Artık ikimiz de kafamızı yere eğmiştik. Yüzünü göremesem de burnunu
çektiğini duyar gibiydim. Sözlerime devam etmek için boğazımı temizledim. “İşte
o yüzden seni göndermek zorundayım. Çünkü umuyorum ki sen ve ancak senin
gibiler bizi kurtaracak güce sahip. Seni gönderiyorum, kendimden
uzaklaştırıyorum çünkü üstümdeki dünya pisliğinden bir damla bile sana aksın
istemiyorum. Hep saf kal istiyorum, dokunulmamış kal istiyorum. Kötülerin
yapabileceği en kötü şeylerin insan öldürmek olduğuna inanmaya devam et
istiyorum. Ama en önemlisi iyilerin galip geleceği inancını asla kaybetme
istiyorum. Çünkü bu son söylediğimi kaybedince insan yaşayacak gücü bulamaz
hale geliyor küçüğüm. O yüzden bunu yapmak zorundayım, seni o gemiye bindirmek
zorundayım ki asla büyüme. Yüreğin hep temiz kalsın. Ve bir gün yanına orada
olanları da al, dön geri buraya. Belki insanlar da isterse kurtarırsınız bizi
içimizdeki karanlıktan, pislikten, hastalıktan.”

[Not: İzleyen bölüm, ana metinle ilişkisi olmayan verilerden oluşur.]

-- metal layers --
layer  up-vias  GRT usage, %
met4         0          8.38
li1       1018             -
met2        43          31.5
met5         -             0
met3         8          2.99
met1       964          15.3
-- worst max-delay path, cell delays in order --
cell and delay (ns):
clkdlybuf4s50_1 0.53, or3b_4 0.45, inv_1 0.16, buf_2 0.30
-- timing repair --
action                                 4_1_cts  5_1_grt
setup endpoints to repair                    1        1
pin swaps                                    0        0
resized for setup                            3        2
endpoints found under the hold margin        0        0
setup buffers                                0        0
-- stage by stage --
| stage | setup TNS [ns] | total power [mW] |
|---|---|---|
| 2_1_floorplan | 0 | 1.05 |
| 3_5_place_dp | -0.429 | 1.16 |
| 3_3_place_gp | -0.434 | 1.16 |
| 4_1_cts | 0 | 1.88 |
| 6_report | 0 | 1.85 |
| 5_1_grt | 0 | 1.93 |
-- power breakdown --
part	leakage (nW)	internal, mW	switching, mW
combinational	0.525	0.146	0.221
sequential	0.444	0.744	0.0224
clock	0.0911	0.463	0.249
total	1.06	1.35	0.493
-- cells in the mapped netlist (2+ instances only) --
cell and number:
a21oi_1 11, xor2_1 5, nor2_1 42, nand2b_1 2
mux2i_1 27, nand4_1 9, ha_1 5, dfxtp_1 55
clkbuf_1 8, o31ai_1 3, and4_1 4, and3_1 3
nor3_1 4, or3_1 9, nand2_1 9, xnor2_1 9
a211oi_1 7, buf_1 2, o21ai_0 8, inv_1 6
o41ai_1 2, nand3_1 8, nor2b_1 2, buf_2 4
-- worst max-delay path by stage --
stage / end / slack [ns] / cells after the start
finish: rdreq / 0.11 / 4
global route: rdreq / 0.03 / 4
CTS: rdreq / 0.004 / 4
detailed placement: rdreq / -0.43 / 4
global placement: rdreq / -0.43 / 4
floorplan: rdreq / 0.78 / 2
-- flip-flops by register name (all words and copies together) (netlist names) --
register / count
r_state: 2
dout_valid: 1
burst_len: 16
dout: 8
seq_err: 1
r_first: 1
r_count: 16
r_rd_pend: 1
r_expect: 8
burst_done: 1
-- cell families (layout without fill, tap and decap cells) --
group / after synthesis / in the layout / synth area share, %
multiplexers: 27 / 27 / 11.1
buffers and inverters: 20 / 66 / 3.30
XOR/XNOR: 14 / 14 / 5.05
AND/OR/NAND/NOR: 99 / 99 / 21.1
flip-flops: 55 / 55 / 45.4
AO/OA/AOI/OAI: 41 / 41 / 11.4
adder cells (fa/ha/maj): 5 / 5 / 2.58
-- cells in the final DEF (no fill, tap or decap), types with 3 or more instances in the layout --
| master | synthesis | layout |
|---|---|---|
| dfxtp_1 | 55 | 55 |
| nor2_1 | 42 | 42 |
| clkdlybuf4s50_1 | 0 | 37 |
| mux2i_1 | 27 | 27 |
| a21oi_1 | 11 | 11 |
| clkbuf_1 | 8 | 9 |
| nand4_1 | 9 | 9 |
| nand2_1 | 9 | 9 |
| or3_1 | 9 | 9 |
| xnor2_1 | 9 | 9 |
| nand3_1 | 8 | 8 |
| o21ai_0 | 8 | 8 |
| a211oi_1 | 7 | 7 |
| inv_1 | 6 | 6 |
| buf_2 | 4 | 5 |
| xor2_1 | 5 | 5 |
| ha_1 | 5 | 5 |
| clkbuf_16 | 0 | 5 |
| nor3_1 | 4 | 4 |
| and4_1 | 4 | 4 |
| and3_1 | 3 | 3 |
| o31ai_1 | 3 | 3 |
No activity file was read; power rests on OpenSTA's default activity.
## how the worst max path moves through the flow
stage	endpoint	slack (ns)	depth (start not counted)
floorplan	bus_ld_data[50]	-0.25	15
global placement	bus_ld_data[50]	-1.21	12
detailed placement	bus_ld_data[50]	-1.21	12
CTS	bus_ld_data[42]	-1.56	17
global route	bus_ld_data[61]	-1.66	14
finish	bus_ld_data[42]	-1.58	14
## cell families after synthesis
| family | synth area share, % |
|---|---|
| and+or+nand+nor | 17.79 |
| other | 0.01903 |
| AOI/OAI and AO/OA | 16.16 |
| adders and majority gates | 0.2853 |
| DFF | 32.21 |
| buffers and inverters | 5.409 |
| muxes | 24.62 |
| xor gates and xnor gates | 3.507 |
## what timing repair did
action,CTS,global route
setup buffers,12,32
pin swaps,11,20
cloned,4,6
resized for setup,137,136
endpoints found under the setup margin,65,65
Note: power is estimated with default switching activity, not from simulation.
**src/rtl/lc3b_types.sv**
```systemverilog
// Shared LC3b types: machine word plus the mult/div opcode and state encodings
// used by the execute-stage iterative multiplier/divider.
package lc3b_types;

    localparam int LC3B_WORD_W = 16;

    typedef logic [LC3B_WORD_W-1:0] lc3b_word;

    typedef enum logic {
        MD_MUL = 1'b0,
        MD_DIV = 1'b1
    } mult_div_op;

    typedef enum logic [1:0] {
        MD_IDLE = 2'd0,
        MD_CALC = 2'd1,
        MD_DONE = 2'd2
    } mult_div_state;

endpackage

```
**src/rtl/mult_div_step.sv**
```systemverilog
// One iteration of the shift-add multiplier / restoring divider.
// Multiply: acc holds the running product, quo holds the shifting multiplier.
// Divide: acc[WIDTH:0] holds the partial remainder, quo shifts dividend out and quotient in.
module mult_div_step
    import lc3b_types::*;
#(
    parameter int WIDTH = LC3B_WORD_W
) (
    input  mult_div_op         op,
    input  logic [2*WIDTH-1:0] acc_in,
    input  logic [WIDTH-1:0]   a_in,
    input  logic [WIDTH-1:0]   b_in,
    input  logic [WIDTH-1:0]   quo_in,
    output logic [2*WIDTH-1:0] acc_out,
    output logic [WIDTH-1:0]   quo_out
);

    logic [WIDTH-1:0] addend;
    logic [WIDTH:0]   sum;
    logic [WIDTH:0]   shifted;
    logic [WIDTH:0]   diff;

    generate
        for (genvar gi = 0; gi < WIDTH; gi++) begin : g_addend
            assign addend[gi] = a_in[gi] & quo_in[0];
        end
    endgenerate

    always_comb begin
        sum     = {1'b0, acc_in[2*WIDTH-1:WIDTH]} + {1'b0, addend};
        shifted = {acc_in[WIDTH-1:0], quo_in[WIDTH-1]};
        diff    = shifted - {1'b0, b_in};
        acc_out = '0;
        quo_out = '0;
        if (op == MD_MUL) begin
            // Carry out of the add lands in the top product bit after the shift.
            acc_out = {sum, acc_in[WIDTH-1:1]};
            quo_out = {1'b0, quo_in[WIDTH-1:1]};
        end else if (!diff[WIDTH]) begin
            acc_out = {{(WIDTH-1){1'b0}}, diff};
            quo_out = {quo_in[WIDTH-2:0], 1'b1};
        end else begin
            acc_out = {{(WIDTH-1){1'b0}}, shifted};
            quo_out = {quo_in[WIDTH-2:0], 1'b0};
        end
    end

endmodule

```
**src/rtl/lc3b_mult_div_unit.sv**
```systemverilog
// Iterative unsigned multiplier/divider, one bit per cycle. Holds the FSM,
// iteration counter, operand latches and result registers around mult_div_step.
module lc3b_mult_div_unit
    import lc3b_types::*;
#(
    parameter int WIDTH = LC3B_WORD_W
) (
    input  logic             clk,
    input  logic             reset,
    input  logic             start,
    input  logic             op,
    input  logic [WIDTH-1:0] a,
    input  logic [WIDTH-1:0] b,
    output logic             busy,
    output logic             done,
    output logic [WIDTH-1:0] result,
    output logic [WIDTH-1:0] aux,
    output logic             div_by_zero
);

    localparam int CNT_W = $clog2(WIDTH + 1);

    mult_div_state      state_q, state_d;
    logic [CNT_W-1:0]   cnt_q, cnt_d;
    mult_div_op         op_q, op_d;
    logic [WIDTH-1:0]   a_q, a_d;
    logic [WIDTH-1:0]   b_q, b_d;
    logic [2*WIDTH-1:0] acc_q, acc_d;
    logic [WIDTH-1:0]   quo_q, quo_d;
    logic               dbz_pend_q, dbz_pend_d;
    logic [WIDTH-1:0]   result_q, result_d;
    logic [WIDTH-1:0]   aux_q, aux_d;
    logic               dbz_q, dbz_d;

    logic [2*WIDTH-1:0] acc_step;
    logic [WIDTH-1:0]   quo_step;
    logic               accept;

    mult_div_step #(.WIDTH(WIDTH)) u_step (
        .op      (op_q),
        .acc_in  (acc_q),
        .a_in    (a_q),
        .b_in    (b_q),
        .quo_in  (quo_q),
        .acc_out (acc_step),
        .quo_out (quo_step)
    );

    always_comb begin
        state_d    = state_q;
        cnt_d      = cnt_q;
        op_d       = op_q;
        a_d        = a_q;
        b_d        = b_q;
        acc_d      = acc_q;
        quo_d      = quo_q;
        dbz_pend_d = dbz_pend_q;
        result_d   = result_q;
        aux_d      = aux_q;
        dbz_d      = dbz_q;
        accept     = start && (state_q != MD_CALC);

        case (state_q)
            MD_IDLE: begin
                if (accept) state_d = MD_CALC;
            end
            MD_CALC: begin
                acc_d = acc_step;
                quo_d = quo_step;
                cnt_d = cnt_q - CNT_W'(1);
                if (cnt_q == CNT_W'(1)) begin
                    state_d = MD_DONE;
                    // The flag is published alongside the result it belongs to.
                    dbz_d   = dbz_pend_q;
                    if (op_q == MD_MUL) begin
                        result_d = acc_step[WIDTH-1:0];
                        aux_d    = acc_step[2*WIDTH-1:WIDTH];
                    end else begin
                        result_d = quo_step;
                        aux_d    = acc_step[WIDTH-1:0];
                    end
                end
            end
            MD_DONE: begin
                state_d = accept ? MD_CALC : MD_IDLE;
            end
            default: begin
                state_d = MD_IDLE;
            end
        endcase

        if (accept) begin
            op_d       = mult_div_op'(op);
            a_d        = a;
            b_d        = b;
            cnt_d      = CNT_W'(WIDTH);
            acc_d      = '0;
            quo_d      = op ? a : b;
            dbz_pend_d = op && (b == '0);
        end
    end

    always_ff @(posedge clk or posedge reset) begin
        if (reset) begin
            state_q    <= MD_IDLE;
            cnt_q      <= '0;
            op_q       <= MD_MUL;
            a_q        <= '0;
            b_q        <= '0;
            acc_q      <= '0;
            quo_q      <= '0;
            dbz_pend_q <= 1'b0;
            result_q   <= '0;
            aux_q      <= '0;
            dbz_q      <= 1'b0;
        end else begin
            state_q    <= state_d;
            cnt_q      <= cnt_d;
            op_q       <= op_d;
            a_q        <= a_d;
            b_q        <= b_d;
            acc_q      <= acc_d;
            quo_q      <= quo_d;
            dbz_pend_q <= dbz_pend_d;
            result_q   <= result_d;
            aux_q      <= aux_d;
            dbz_q      <= dbz_d;
        end
    end

    assign busy        = (state_q == MD_CALC);
    assign done        = (state_q == MD_DONE);
    assign result      = result_q;
    assign aux         = aux_q;
    assign div_by_zero = dbz_q;

endmodule

```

Konuşmamın sonuna geldiğimde ağlıyordum artık, dayanamıyordum çünkü. Fakat
kafamı kaldırdığımda ağlayan bir yüz görmeyi beklerken daha farklı bir yüz
gördüm. Kederli ama kararlı bir yüz vardı bana bakan. Yavaşça banktan kalktı ve
bana elini uzattı. Onun o küçük ellerini tuttum ve beraber gemiye doğru
yürümeye başladık. “Sence geminin kaptanı kim?” diye sordu birden. Gülümsedim,
“Bilmiyorum. Sence kim?” deyince düşünmeden yanıt verdi “Bence Peter Pan,”.

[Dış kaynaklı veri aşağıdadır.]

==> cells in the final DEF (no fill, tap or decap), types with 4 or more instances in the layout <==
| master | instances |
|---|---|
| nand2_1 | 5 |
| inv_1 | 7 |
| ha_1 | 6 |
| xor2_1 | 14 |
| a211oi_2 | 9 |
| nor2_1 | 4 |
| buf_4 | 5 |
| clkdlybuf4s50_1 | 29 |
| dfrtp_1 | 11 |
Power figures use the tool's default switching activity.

Yanıtı hoşuma gitmişti. “Neden Peter Pan sence?” dedim ona. “Çocukları
büyümeyecekleri diyara götüren o değil miydi?” dedi yüzüme bakarak. Kafamı
salladım. Rıhtıma gelince son bir defa sıkıca sarıldım ona. Kollarımdan ayrıldı
ve “Sana bir hediyem var,” diyerek elini cebine götürdü. Yumruk yapmış bir
şekilde çıkardığı elini açtığında elinde bir örümcek vardı. Örümcek dediysem
evlerde olan küçük örümceklerden. “Nedir bu?” dedim hafifçe gülerek. “Üç yaşındayken
seni de örümcek adam yapa umuduyla evde kovaladığın örümcek…” dedi ciddiyetle.

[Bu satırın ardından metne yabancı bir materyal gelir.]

[config.mk]
export PLATFORM = sky130hd
export DESIGN_NAME = axi_wr_arbiter_flat
export DESIGN_NICKNAME = d
export VERILOG_FILES = /design/src/rtl/axi_wr_arbiter_if.sv /design/src/rtl/axi_wr_arbiter.sv /design/src/flat_wrapper.sv
export SDC_FILE = /design/constraint.sdc
export NUM_CORES = 1
export LEC_CHECK = 0
export ABC_CLOCK_PERIOD_IN_PS = 2100
export CELL_PAD_IN_SITES_DETAIL_PLACEMENT = 1
export CELL_PAD_IN_SITES_GLOBAL_PLACEMENT = 1
export CORE_UTILIZATION = 21
export DETAILED_ROUTE_END_ITERATION = 10
export GPL_ROUTABILITY_DRIVEN = 0
export PLACE_DENSITY = 0.76
export SYNTH_ARGS = -nofsm -noshare
export SYNTH_HDL_FRONTEND = slang
export SYNTH_SLANG_ARGS = --single-unit
[constraint.sdc]
create_clock -name ACLK -period 2.1 [get_ports ACLK]
set_input_delay 0.21 -clock ACLK [delete_from_list [all_inputs] [get_ports ACLK]]
set_output_delay 0.21 -clock ACLK [all_outputs]
set_load 0.02 [all_outputs]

Örümceği elime bırakırken de ekledi “New York’a gidersen bir gün, lütfen ona
selam söyler misin?” Hafifçe kafamı salladım. Onun, diğer yolcuların gemiye
binmesini ve nihayet geminin hiçbir yetişkinin bilmediği sulara yelken açmasını
izlerken yüreğimde son derece ağır bir hüzün duyuyordum.
Ve en sonunda hava karadı, dünyanın tüm pisliği tekrar görünür oldu. Ben
ise bu pisliğin çocukluğuma artık ulaşamayacağı düşüncesiyle biraz da olsa
teselli bularak evimin yolunu tuttum.
Pencereden dışarı bakmak için can atıyordum.